Сегодня сороковой день со дня блаженной кончины оплакиваемого нами доброго отца отечества и царя-миротворца: день особенно знаменательный для души в Бозе почившего, а для скорбящей о потере его страны – день благоговейно-молитвенного настроения духа.
Естественно ожидание, что в этот священный для России день будет усилен молитвенный подвиг и память о почившем монархе возобновится с новой силой. Мы и видели это здесь, в святом храме; так было, вероятно, во многих других церквах. Многие благоговейные граждане, несмотря на утомление после целодневного труда благочестивых занятий, провели здесь и вечер весь в молитве о царе, уснувшем о Христе, и в слушании надгробных песнопений, как бы в тот день Великой Субботы, когда христиане, со свечами в руках и с умилением в сердцах, внимают пению надгробных песней и по призыву Церкви совершают плач священный с мироносицами Христу умершему.

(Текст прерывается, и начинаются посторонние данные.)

[config.mk]
export PLATFORM = sky130hd
export DESIGN_NAME = pdm_decoder
export DESIGN_NICKNAME = d
export VERILOG_FILES = /design/src/rtl/pdm_decoder.sv
export SDC_FILE = /design/constraint.sdc
export NUM_CORES = 1
export LEC_CHECK = 0
export ABC_AREA = 0
export CORE_MARGIN = 2
export CORE_UTILIZATION = 65
export DETAILED_ROUTE_END_ITERATION = 16
export HOLD_SLACK_MARGIN = 0.06
export MAX_ROUTING_LAYER = met4
export PLACE_DENSITY = 0.83
export SETUP_SLACK_MARGIN = 0.05
export SYNTH_ARGS = -nofsm -noshare
export SYNTH_HDL_FRONTEND = slang
export SYNTH_SLANG_ARGS = --single-unit
[constraint.sdc]
create_clock -name clock -period 4.2 [get_ports clock]
set_clock_uncertainty 0.1 [all_clocks]
set_input_delay 0.84 -clock clock [delete_from_list [all_inputs] [get_ports clock]]
set_output_delay 0.84 -clock clock [all_outputs]
set_load 0.05 [all_outputs]
[src/rtl/pdm_decoder.sv]
`default_nettype none
// ============================================================================
//  Module      : pdm_decoder
//  Description : 1-bit PDM to unsigned PCM converter. Third-order CIC
//                decimator (ratio 2^LOG2_DECIMATION), saturation of the
//                single overflowing code and MSB alignment to NBITS.
//  Revision    : 1.0  initial release
// ============================================================================
module pdm_decoder #(
  parameter int LOG2_DECIMATION = 8,
  parameter int NBITS           = 24
) (
  input  logic             clock,
  input  logic             reset,
  input  logic             din_valid,
  input  logic             din,
  output logic [NBITS-1:0] dout,
  output logic             dout_valid
);

  // CIC gain in bits and internal modulo-2^W datapath width
  localparam int C_G = 3 * LOG2_DECIMATION;
  localparam int C_W = C_G + 1;

  localparam logic [LOG2_DECIMATION-1:0] C_CNT_ONE  = {{(LOG2_DECIMATION-1){1'b0}}, 1'b1};
  localparam logic [LOG2_DECIMATION-1:0] C_CNT_LAST = '1;
  localparam logic [1:0]                 C_SETTLED  = 2'd3;

  // Integrators (run at the input bit rate, wrap freely)
  logic [C_W-1:0] i1_q, i1_d;
  logic [C_W-1:0] i2_q, i2_d;
  logic [C_W-1:0] i3_q, i3_d;

  // Decimation phase and start-up settle count
  logic [LOG2_DECIMATION-1:0] cnt_q, cnt_d;
  logic [1:0]                 settle_q, settle_d;

  // Strobe walking through the comb pipeline: bit 0 is the decimation
  // strobe, bits 1..2 advance comb stages 2..3, bit 3 loads the output.
  // The tag travels alongside and says whether the sample may be flagged.
  logic [3:0] stb_q, stb_d;
  logic [3:0] tag_q, tag_d;

  // Comb stage outputs and their delay registers
  logic [C_W-1:0] c1_q, c1_d, z1_q, z1_d;
  logic [C_W-1:0] c2_q, c2_d, z2_q, z2_d;
  logic [C_W-1:0] c3_q, c3_d, z3_q, z3_d;

  // Output registers
  logic [NBITS-1:0] dout_q, dout_d;
  logic             dout_valid_q, dout_valid_d;

  logic [C_W-1:0]   din_ext;
  logic [C_G-1:0]   y_sat;
  logic [NBITS-1:0] y_aligned;

  assign din_ext = {{(C_W-1){1'b0}}, din};

  // Integrators, decimation counter, settle count and strobe launch
  always_comb begin
    i1_d     = i1_q;
    i2_d     = i2_q;
    i3_d     = i3_q;
    cnt_d    = cnt_q;
    settle_d = settle_q;
    stb_d    = {stb_q[2:0], 1'b0};
    tag_d    = {tag_q[2:0], 1'b0};
    if (din_valid) begin
      i1_d  = i1_q + din_ext;
      i2_d  = i2_q + i1_q;
      i3_d  = i3_q + i2_q;
      cnt_d = cnt_q + C_CNT_ONE;
      if (cnt_q == C_CNT_LAST) begin
        stb_d[0] = 1'b1;
        tag_d[0] = (settle_q == C_SETTLED);
        if (settle_q != C_SETTLED) begin
          settle_d = settle_q + 2'd1;
        end
      end
    end
  end

  // Comb pipeline: one differencing stage per cycle behind the strobe
  always_comb begin
    c1_d = c1_q;
    z1_d = z1_q;
    c2_d = c2_q;
    z2_d = z2_q;
    c3_d = c3_q;
    z3_d = z3_q;
    if (stb_q[0]) begin
      c1_d = i3_q - z1_q;
      z1_d = i3_q;
    end
    if (stb_q[1]) begin
      c2_d = c1_q - z2_q;
      z2_d = c1_q;
    end
    if (stb_q[2]) begin
      c3_d = c2_q - z3_q;
      z3_d = c2_q;
    end
  end

  // Only exactly 2^G can exceed G bits, so its top bit alone selects the clip
  assign y_sat = c3_q[C_G] ? {C_G{1'b1}} : c3_q[C_G-1:0];

  generate
    if (C_G >= NBITS) begin : g_trunc
      assign y_aligned = y_sat[C_G-1 -: NBITS];
    end else begin : g_shift
      assign y_aligned = {y_sat, {(NBITS-C_G){1'b0}}};
    end
  endgenerate

  // Output load: dout follows every period, dout_valid only once settled
  always_comb begin
    dout_d       = dout_q;
    dout_valid_d = stb_q[3] & tag_q[3];
    if (stb_q[3]) begin
      dout_d = y_aligned;
    end
  end

  // State registers, cleared immediately by the asynchronous reset
  always_ff @(posedge clock or negedge reset) begin
    if (!reset) begin
      i1_q         <= '0;
      i2_q         <= '0;
      i3_q         <= '0;
      cnt_q        <= '0;
      settle_q     <= '0;
      stb_q        <= '0;
      tag_q        <= '0;
      c1_q         <= '0;
      z1_q         <= '0;
      c2_q         <= '0;
      z2_q         <= '0;
      c3_q         <= '0;
      z3_q         <= '0;
      dout_q       <= '0;
      dout_valid_q <= 1'b0;
    end else begin
      i1_q         <= i1_d;
      i2_q         <= i2_d;
      i3_q         <= i3_d;
      cnt_q        <= cnt_d;
      settle_q     <= settle_d;
      stb_q        <= stb_d;
      tag_q        <= tag_d;
      c1_q         <= c1_d;
      z1_q         <= z1_d;
      c2_q         <= c2_d;
      z2_q         <= z2_d;
      c3_q         <= c3_d;
      z3_q         <= z3_d;
      dout_q       <= dout_d;
      dout_valid_q <= dout_valid_d;
    end
  end

  assign dout       = dout_q;
  assign dout_valid = dout_valid_q;

endmodule
`default_nettype wire

==> results.ini, run 1 <==
[timing]
tns_ns = 0
fin_crit_sh = 0.765
final-setup-viol-count = 0
worst_pin_slew_ns = 0.800
rsz0062_at_grt = false
hold_violations = 0
maxSlewViolCount = 0
fin_crit_ns = 3.21
max_freq_ghz = 0.311
slew_headroom = 0.453

[synth]
synth_nets = 1848
synth_edf_count = 0
synth_ff_type = dfrtp_1
synth_seq_cells = 268
syn-cell-area_um2 = 16200
synthMuxAreaShare = 0.0610
synthDistinctLibCells = 71
synth_warnings = 0
synth_fa_ha_area_frac = 0.102
synth_compound_area_frac = 0.185
synth_async_sr_flop_share = 1.00
synth-xor-area-share = 0.0681
ys_seq_area_frac = 0.414
synthCells = 1715
syn_avg_cell_area_um2 = 9.45
yosys.area_share.simple = 0.132
synth_top_family_by_area = compound AO/OA/AOI/OAI gates

[worst_hold_path]
hold_path.class = input pin to asynchronous set/reset pin

[grt]
antenna_found_initial = 0
grtUsageTotal = 0.271
overflow = 0
grt_max_degree = 96
grt_pass1_vias = 12479
grt_pass1_wl_mm = 58.2

[floorplan]
coreArea_um2 = 24400
die_h_um = 162
io_pins = 29
dieArea_um2 = 26200
die_x_um = 162
start_util = 0.665
rows = 57

[clocking]
cts_htree_levels = 1
clockBufferDepth = 3
ctsResizeCount = 0
post_cts_buffers = 0
hold_buffers = 0
cts_buffers = 29
cts_tree = done
cts.sinks = 268
cts_root_buf = clkbuf_16
clk_latency_ns = 0.56
cts.clk_slew.worst_paths_ns = 0.06

[final_layout]
layout-drive-gt1-share = 0.0991
num-fill-cells = 1769
final_net_count = 1856
areaGrowthSynthToFinish_pct = 10.2
instances_no_fill = 2070
n_antenna_cell = 0

[power]
power_mw = 8.94
power_switching_mw = 2.99
clkPwrFrac = 0.314
p_leak_nw = 8.45
power.internal_mw = 5.95
seq_power_share = 0.348
switching_share = 0.335
peakVddDrop_v = 0.000472
power_per_cell_area_nw_per_um2 = 501
pwr-share-comb = 0.338

[outcome]
status = finished, final reports clean

[placed_design]
dp_cells = 2016
dp_hpwl_mm = 23.8
port_buffers = 28
gp_congestion = 0.930

[worst_setup_path]
required_ns = 4.53
cp-start-kind = flip-flop
critPathArrivalTime_ns = 3.54
worst_path_max_delay_cell = a211oi_1
criticalPathCategory = flip-flop to flip-flop
max_stage_delay_ns = 0.46
crit_chain = ha_1 > fa_1 > a211oi_1 > o21bai_1 > a21oi_1 > o21ai_0 > a21oi_1 > o21ai_0 > xor2_1 > mux2_2
crit_fanout = 4
cp_num_buf_inv = 0
cp-end-kind = flip-flop
cp_top_family = compound AO/OA/AOI/OAI gates
rr_worst_depth = 10
crit_cells = 10

[detailed_routing]
drtIter0Drc = 767
drtAntennaViolNets = 0
viasPerCell = 6.00
vias = 12426
post_drt_wl_per_cell_um = 16.0
drt-total-wl_mm = 33.1
drc = 0
first_pass_iters = 5

[job]
drv_cap = 0

-- registers in the layout (all words and copies together), names as in the netlist, 25 cells and up --
register	count
i3_q	25
c3_q	25
z3_q	25
i1_q	25
z1_q	25
z2_q	25
c1_q	25
i2_q	25
c2_q	25
-- placed cells by master, fill, tap and decap left out, types with 49 or more instances in the layout --
cell,count
a21o_1,49
a21oi_1,147
dfrtp_1,265
ha_1,124
inv_1,100
mux2_2,82
nand2_1,163
nor2_1,121
o21ai_0,137
xnor2_1,90
-- cell type report --
class,instances,area (um^2),area share
flip-flops and latches,268,6710,0.376
clock inverters,14,231,0.0130
inverters,101,379,0.0212
repair buffers,41,403,0.0226
multi-input cells,1282,8880,0.497
clock buffers,40,847,0.0474
well taps,324,405,0.0227
-- per-layer routing --
metal | vias up | share of wire | track usage | wire [um]
li1 | 6126 | - | - | -
met1 | 6017 | 0.42 | 0.321 | 14100
met2 | 213 | 0.52 | 0.488 | 17200
met3 | 70 | 0.030 | 0.0296 | 988
met4 | 0 | 0.025 | 0.0817 | 830
met5 | - | 0 | - | 0
-- worst reg2reg max path: cells and delay by family, from the launching register on --
kind / cells / cell delay, ns
AO/OA/AOI/OAI: 6 / 1.49
adder cells (fa/ha/maj): 2 / 0.68
flip-flops: 1 / 0.41
multiplexers: 1 / 0.26
XOR/XNOR: 1 / 0.16
-- Yosys cell counts (all sizes together) (5+ instances only) --
cell	n	share of area
nor3b	6	0.0028
a21o	51	0.024
buf	12	0.0031
nor2	121	0.028
o211ai	15	0.0069
o221ai	5	0.0027
nand2b	16	0.0062
a211o	9	0.0049
o21ai	139	0.043
dfrtp	268	0.41
mux2i	5	0.0031
a31oi	11	0.0050
clkbuf	52	0.012
inv	100	0.023
nor3	25	0.0084
ha	124	0.096
a211oi	9	0.0042
and3	23	0.0092
o2111ai	7	0.0042
o21a	20	0.0093
nand2	163	0.038
o21bai	10	0.0046
xor2	36	0.019
nand3	32	0.0099
a21boi	5	0.0023
fa	5	0.0062
and2	8	0.0031
nand4	30	0.012
a311oi	5	0.0027
xnor2	90	0.049
nor2b	15	0.0058
a21oi	149	0.046
mux2	83	0.058
o31ai	7	0.0032
a41oi	5	0.0027
a2111oi	6	0.0032
-- cell families after synthesis --
logic type,count (synthesis)
AO/OA/AOI/OAI,480
multiplexers,88
adder cells (fa/ha/maj),129
XOR/XNOR,126
buffers and inverters,165
flip-flops,268
AND/OR/NAND/NOR,459
-- power groups by stage --
| stage | sequential, mW | combinational [mW] | clock (mW) |
|---|---|---|---|
| after floorplan | 3.05 | 2.39 | 0 |
| after CTS | 3.11 | 2.99 | 2.86 |
| after global placement | 3.13 | 2.86 | 0 |
| after detailed placement | 3.15 | 2.96 | 0 |
| after global routing | 3.15 | 3.39 | 2.97 |
| final | 3.11 | 3.02 | 2.81 |
-- final timing paths --
check	startpoint	to	slack [ns]
setup / recovery	i2_q[0]	i3_q[20]	0.99
hold / removal	reset	c3_q[0]	0.17
setup reg to reg	i2_q[0]	i3_q[20]	0.99
hold reg to reg	tag_q[2]	tag_q[3]	0.25
max in group asynchronous	reset	stb_q[2]	2.92
min in group clock	tag_q[2]	tag_q[3]	0.25
-- per-stage QoR --
step	util	worst slack, ns	hold WS (ns)	instance area, um^2
final	0.732	0.988	0.173	17900
after global routing	0.732	0.730	0.264	17900
after CTS	0.732	0.989	0.231	17900
after detailed placement	0.688	1.01	0.241	16800
after global placement	0.688	1.08	0.236	16800
after floorplan	-	1.45	0.231	16200
Power figures use the tool's default switching activity.
==> run 2: changes to the inputs <==
- CORE_UTILIZATION: 65 -> 57
- PLACE_DENSITY: 0.83 -> 0.77
- clock period: 4.2 -> 2.9 ns (I/O delays scaled with it)
==> results.ini, run 2 (synthesis results as in run 1) <==
[outcome]
status = finished, final reports clean  ; unchanged

[final_layout]
instances_no_fill = 2177  ; was 2070
final_cell_mix = 263 x dfrtp_1, 163 x nand2_1, 139 x a21oi_1  ; was 265 x dfrtp_1, 163 x nand2_1, 147 x a21oi_1
fin_util = 0.666  ; was 0.732
num-fill-cells = 2175  ; was 1769
final_net_count = 1908  ; was 1856
layout-drive-gt1-share = 0.147  ; was 0.0991
n_antenna_cell = 0  ; unchanged
post-route-cell-area_um2 = 18500  ; was 17900 um^2
layout_commonest_cell = dfrtp_1  ; unchanged
areaGrowthSynthToFinish_pct = 14.4  ; was 10.2%

[clocking]
cts.clk_slew.worst_paths_ns = 0.06  ; about the same
clk_latency_ns = 0.57  ; was 0.56 ns
cts_tree = done  ; unchanged
clockBufferDepth = 3  ; unchanged
cts_root_buf = clkbuf_16  ; unchanged
cts.sinks = 268  ; unchanged
cts_htree_levels = 1  ; unchanged
cts_buffers = 30  ; was 29

[power]
switching_share = 0.344  ; was 0.335
pwr-share-comb = 0.371  ; was 0.338
power_per_cell_area_nw_per_um2 = 722  ; was 501 nW/um^2
peakVddDrop_v = 0.000627  ; was 0.000472 V
power_switching_mw = 4.61  ; was 2.99 mW
clkPwrFrac = 0.292  ; was 0.314
power.internal_mw = 8.78  ; was 5.95 mW
power_mw = 13.4  ; was 8.94 mW
seq_power_share = 0.338  ; was 0.348
p_leak_nw = 8.72  ; was 8.45 nW

[timing]
maxSlewViolCount = 0  ; unchanged
tns_ns = 0  ; unchanged
worst_pin_slew_ns = 0.732  ; was 0.800 ns
worst_hold_slack_ns = 0.246  ; was 0.173 ns
fin_crit_sh = 0.962  ; was 0.765
hold_violations = 0  ; unchanged
max_freq_ghz = 0.358  ; was 0.311 GHz
setup_ws_ns = 0.110  ; was 0.988 ns
fin_crit_ns = 2.79  ; was 3.21 ns
final-setup-viol-count = 0  ; unchanged
rsz0062_at_grt = true  ; was false
slew_headroom = 0.512  ; was 0.453

[placed_design]
gp_congestion = 0.903  ; was 0.930
place_ws_ns = -0.176  ; was 1.01 ns
port_buffers = 28  ; unchanged
dp_cells = 2108  ; was 2016
place_area_um2 = 17200  ; was 16800 um^2
dp_hpwl_mm = 24.2  ; was 23.8 mm

[worst_setup_path]
r2r_start = i1_q[1]  ; was i2_q[0]
critPathArrivalTime_ns = 3.12  ; was 3.54 ns
cp-startpoint = i1_q[1]  ; was i2_q[0]
criticalPathCategory = flip-flop to flip-flop  ; unchanged
cp-start-kind = flip-flop  ; unchanged
cp-end-kind = flip-flop  ; unchanged
required_ns = 3.23  ; was 4.53 ns
crit_fanout = 5  ; was 4

[grt]
met3_usage = 0.0244  ; was 0.0296
overflow = 0  ; unchanged
grtUsageMet1 = 0.270  ; was 0.321
grt_max_degree = 82  ; was 96
grtUsageTotal = 0.231  ; was 0.271
grt_util_met2 = 0.417  ; was 0.488
grt_busiest_layer = met2  ; unchanged
grt_pass1_vias = 12384  ; was 12479
grt_pass1_wl_mm = 57.3  ; was 58.2 mm
antenna_found_initial = 0  ; unchanged

[detailed_routing]
viasPerCell = 5.71  ; was 6.00
drc = 0  ; unchanged
drt-total-wl_mm = 33.6  ; was 33.1 mm
first_pass_iters = 5  ; unchanged
post_drt_wl_per_cell_um = 15.4  ; was 16.0 um
drtIter0Drc = 826  ; was 767
vias = 12425  ; was 12426
drtAntennaViolNets = 0  ; unchanged

[floorplan]
die_x_um = 173  ; was 162 um
io_pins = 29  ; unchanged
coreArea_um2 = 27900  ; was 24400 um^2
start_util = 0.582  ; was 0.665
rows = 61  ; was 57
dieArea_um2 = 29800  ; was 26200 um^2
die_h_um = 173  ; was 162 um

[worst_hold_path]
hold_path.class = flip-flop to flip-flop  ; was input pin to asynchronous set/reset pin
min_from = tag_q[0]

[job]
drv_cap = 0  ; unchanged

run 2: cell types whose count changed in the layout (fill, tap and decap cells not counted), moves of 5 or more:
cell	previous run	this run
a21oi_2	2	10
ha_1	124	116
ha_4	0	5
o21ai_0	137	132
buf_4	11	57
a21oi_1	147	139
run 2: repair_timing:
action	4_1_cts	5_1_grt
buffers inserted	0	12
resized for setup	11	46
hold buffers	1	0
pin swaps	3	30
endpoints found under the setup margin	16	27
endpoints found under the hold margin	73	0
run 2: per-layer routing:
| layer | wire length (um) | vias to the layer above |
|---|---|---|
| li1 | - | 6223 |
| met1 | 14500 | 5924 |
| met2 | 17200 | 205 |
| met3 | 892 | 73 |
| met4 | 987 | 0 |
| met5 | 0 | - |
run 2: final cells by class:
cell class	instances	area (um^2)	area share
Multi-Input combinational cell	1282	9110	0.491
Sequential cell	268	6710	0.362
Clock buffer	41	872	0.0470
Timing Repair Buffer	92	830	0.0447
Tap cell	378	473	0.0255
Inverter	101	379	0.0204
Clock inverter	15	170	0.00917
run 2: worst max-delay path: stages, from the launching register on:
cell	delay, ns
dfrtp_1	0.41
buf_6	0.14
ha_4	0.22
a21o_1	0.16
a21o_1	0.18
a211o_1	0.33
a21o_4	0.25
and3_4	0.17
nor3_4	0.31
xnor2_1	0.12
mux2_4	0.26
run 2: power groups by stage:
stage	Sequential [mW]	Combinational, mW	Clock (mW)
finish	4.52	4.96	3.91
global route	4.58	5.50	4.15
CTS	4.49	4.66	3.99
detailed placement	4.55	4.56	0
global placement	4.52	4.43	0
floorplan	4.41	3.46	0
run 2: path summary, 6_finish.rpt:
kind	depth (start not counted)	slack [ns]	end
max	10	0.11	i2_q[19]
min	0	0.25	tag_q[1]
max reg2reg	10	0.11	i2_q[19]
min reg2reg	0	0.25	tag_q[1]
max in group asynchronous	3	1.46	z1_q[23]
min in group asynchronous	2	0.50	dout[1]
==> run 3: changes to the inputs <==
- CORE_MARGIN: 2 -> 10
- SETUP_SLACK_MARGIN: 0.05 -> 0.5
==> results.ini, run 3 (synthesis results as in run 1) <==
[outcome]
status = finished, final reports clean  ; unchanged

[detailed_routing]
met1_length_mm = 16.5  ; was 14.5 mm
post_drt_wl_per_cell_um = 17.4  ; was 15.4 um
vias = 13265  ; was 12425
wl_met3_mm = 1.33  ; was 892 um
drtIter0Drc = 887  ; was 826
dr_wl_met2_mm = 19.9  ; was 17.2 mm
top_layer = met4  ; unchanged
drtAntennaViolNets = 0  ; unchanged
drt-total-wl_mm = 38.9  ; was 33.6 mm
viasPerCell = 5.93  ; was 5.71
first_pass_iters = 5  ; unchanged
drc = 0  ; unchanged

[worst_setup_path]
cp-end-kind = flip-flop  ; unchanged
criticalPathCategory = flip-flop to flip-flop  ; unchanged
required_ns = 3.26  ; was 3.23 ns
cp-start-kind = flip-flop  ; unchanged
rr_worst_depth = 11  ; was 10
crit_fanout = 3  ; was 5
r2r-end = c2_q[24]  ; was i2_q[19]
regToRegSetupSlack_ns = 0.15  ; was 0.11 ns
cp-startpoint = z2_q[0]  ; was i1_q[1]
critPathArrivalTime_ns = 3.11  ; was 3.12 ns
r2r_start = z2_q[0]  ; was i1_q[1]

[grt]
overflow = 0  ; unchanged
grt_pass1_wl_mm = 63.4  ; was 57.3 mm
antenna_found_initial = 0  ; unchanged
grt_max_degree = 80  ; was 82
grtUsageTotal = 0.210  ; was 0.231
grt_pass1_vias = 13210  ; was 12384

[timing]
maxSlewViolCount = 0  ; unchanged
rsz0062_at_grt = true  ; unchanged
fin_crit_ns = 2.75  ; was 2.79 ns
worst_pin_slew_ns = 0.767  ; was 0.732 ns
fin_crit_sh = 0.949  ; was 0.962
setup_ws_ns = 0.149  ; was 0.110 ns
tns_ns = 0  ; unchanged
slew_headroom = 0.489  ; was 0.512
worst_hold_slack_ns = 0.247  ; was 0.246 ns
max_freq_ghz = 0.363  ; was 0.358 GHz
final-setup-viol-count = 0  ; unchanged
hold_violations = 0  ; unchanged

[placed_design]
dp_hpwl_mm = 23.9  ; was 24.2 mm
dp_cells = 2078  ; was 2108
place_ws_ns = 0.136  ; was -0.176 ns
gp_congestion = 0.926  ; was 0.903
port_buffers = 28  ; unchanged

[clocking]
clockBufferDepth = 3  ; unchanged
clk_latency_ns = 0.58  ; was 0.57 ns
cts.clk_slew.worst_paths_ns = 0.07  ; was 0.06 ns
cts_tree = done  ; unchanged
cts_root_buf = clkbuf_16  ; unchanged
cts_buffers = 29  ; was 30
cts_htree_levels = 1  ; unchanged
cts.sinks = 268  ; unchanged

[job]
drv_cap = 0  ; unchanged

[worst_hold_path]
holdPathEnd = tag_q[1]  ; unchanged
hold_depth = 0  ; unchanged
hold_path.class = flip-flop to flip-flop  ; unchanged
min_from = tag_q[0]  ; unchanged

[power]
p_leak_nw = 9.47  ; was 8.72 nW
power_per_cell_area_nw_per_um2 = 750  ; was 722 nW/um^2
peakVddDrop_v = 0.000680  ; was 0.000627 V

[final_layout]
areaGrowthSynthToFinish_pct = 25.2  ; was 14.4%
layout_commonest_cell = dfrtp_1  ; unchanged
final_cell_mix = 254 x dfrtp_1, 157 x nand2_1, 118 x nor2_1  ; was 263 x dfrtp_1, 163 x nand2_1, 139 x a21oi_1
n_antenna_cell = 0  ; unchanged
final_net_count = 1968  ; was 1908
layout-drive-gt1-share = 0.255  ; was 0.147
instances_no_fill = 2236  ; was 2177

[floorplan]
dieArea_um2 = 35600  ; was 29800 um^2
start_util = 0.580  ; was 0.582
die_x_um = 189  ; was 173 um
die_h_um = 189  ; was 173 um
coreArea_um2 = 27900  ; about the same
rows = 61  ; unchanged
io_pins = 29  ; unchanged

[run 3: cell count changes in the layout (fill, tap and decap cells not counted), moves of 13 or more]
cell | before | now
o21ai_0 | 132 | 115
buf_6 | 1 | 32
ha_1 | 116 | 76
a21oi_1 | 139 | 115
mux2_4 | 2 | 25
buf_4 | 57 | 87
dlygate4sd2_1 | 0 | 25
ha_4 | 5 | 33
clkdlybuf4s50_1 | 26 | 1
a21oi_2 | 10 | 23
mux2_2 | 81 | 58
[run 3: layout make-up]
type	count	area, um^2
clock buffers	37	806
clock inverters	17	235
fillers	1933	7630
inverters	101	379
multi-input cells	1282	10300
flip-flops and latches	268	6720
well taps	378	473
repair buffers	153	1370
[run 3: worst max-delay path, stage by stage, from the launching register on]
cell	delay, ns
dfrtp_1	0.39
ha_2	0.21
fa_2	0.39
nor2b_4	0.16
o31ai_4	0.08
a21oi_4	0.18
buf_6	0.13
nand3_4	0.07
a211o_4	0.37
o221ai_2	0.18
xnor2_1	0.11
mux2_2	0.26
[run 3: report_power, final]
group	switching, mW	internal [mW]	leakage (nW)
logic	3.27	3.36	5.35
clock network	1.58	2.42	0.505
registers	0.504	4.10	3.61
total	5.35	9.87	9.47
[run 3: how the worst max path moves through the flow]
stage / end
final: c2_q[24]
after detailed placement: i3_q[18]
after global routing: i2_q[20]
after global placement: i3_q[20]
after floorplan: i3_q[18]
after CTS: i3_q[18]
[run 3: routing by layer]
metal  up-vias  track usage
met3       106       0.0268
li1       6349            -
met2       328        0.367
met5         -            -
met4         0       0.0647
met1      6482        0.249
[run 3: metrics by stage]
| stage | utilization | cell area [um^2] | total power [mW] |
|---|---|---|---|
| floorplan | - | 16300 | 8.01 |
| global placement | 0.611 | 17100 | 8.90 |
| detailed placement | 0.611 | 17100 | 9.04 |
| CTS | 0.695 | 19400 | 14.2 |
| global route | 0.727 | 20300 | 16.1 |
| finish | 0.727 | 20300 | 15.2 |
[run 3: timing repair]
| item | in CTS | in global routing |
|---|---|---|
| cloned | 0 | 0 |
| pin swaps | 72 | 71 |
| hold buffers | 1 | 0 |
| resized for setup | 186 | 130 |
| buffers inserted | 63 | 40 |
| setup endpoints to repair | 87 | 77 |
| hold endpoints to repair | 65 | 0 |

Но, к великому прискорбию, некоторые в это время позволяли себе дать место другим чувствам, совершенно противным сейчас изображенным, и времяпровождению, нимало не соответствующему священно-знаменательному времени.
Когда мы по окончании богослужения возвращались из храма, встретил нас некий муж с заявлением желания поведать нам что-то. По внешнему виду своему, если бы это понадобилось знать, это был человек небедный, благоприлично одетый, а по речи его можно было заключить о благомыслии и достаточной благовоспитанности. Память наша не сохранила подлинных слов его, но смысл переданного им был таков. «Теперь для отечества нашего время скорбное, завтрашний день для души покойного государя нашего знаменательный. Все скорбят о нем, и сейчас мы молились здесь, в храме, о упокоении души его, – а там-то что делается? (Он указал в сторону театра.) Для чего это дозволяется теперь? Нельзя ли бы воспретить хотя на нынешний день театральные представления?» На ответ наш, что не в нашей власти затворять двери театра и что театр мог бы остаться пустым и при открытых дверях, если бы не нашлось желающих идти туда в этот священный день и заменить дом молитвы домом зрелища, а скорбь народную – веселием, говоривший с нами ответствовал: «Наш народ подобен стаду: куда пойдет одна овца, туда идут и другие, не разбирая, куда они направляются». Разговор кончился обоюдным сожалением о случившемся.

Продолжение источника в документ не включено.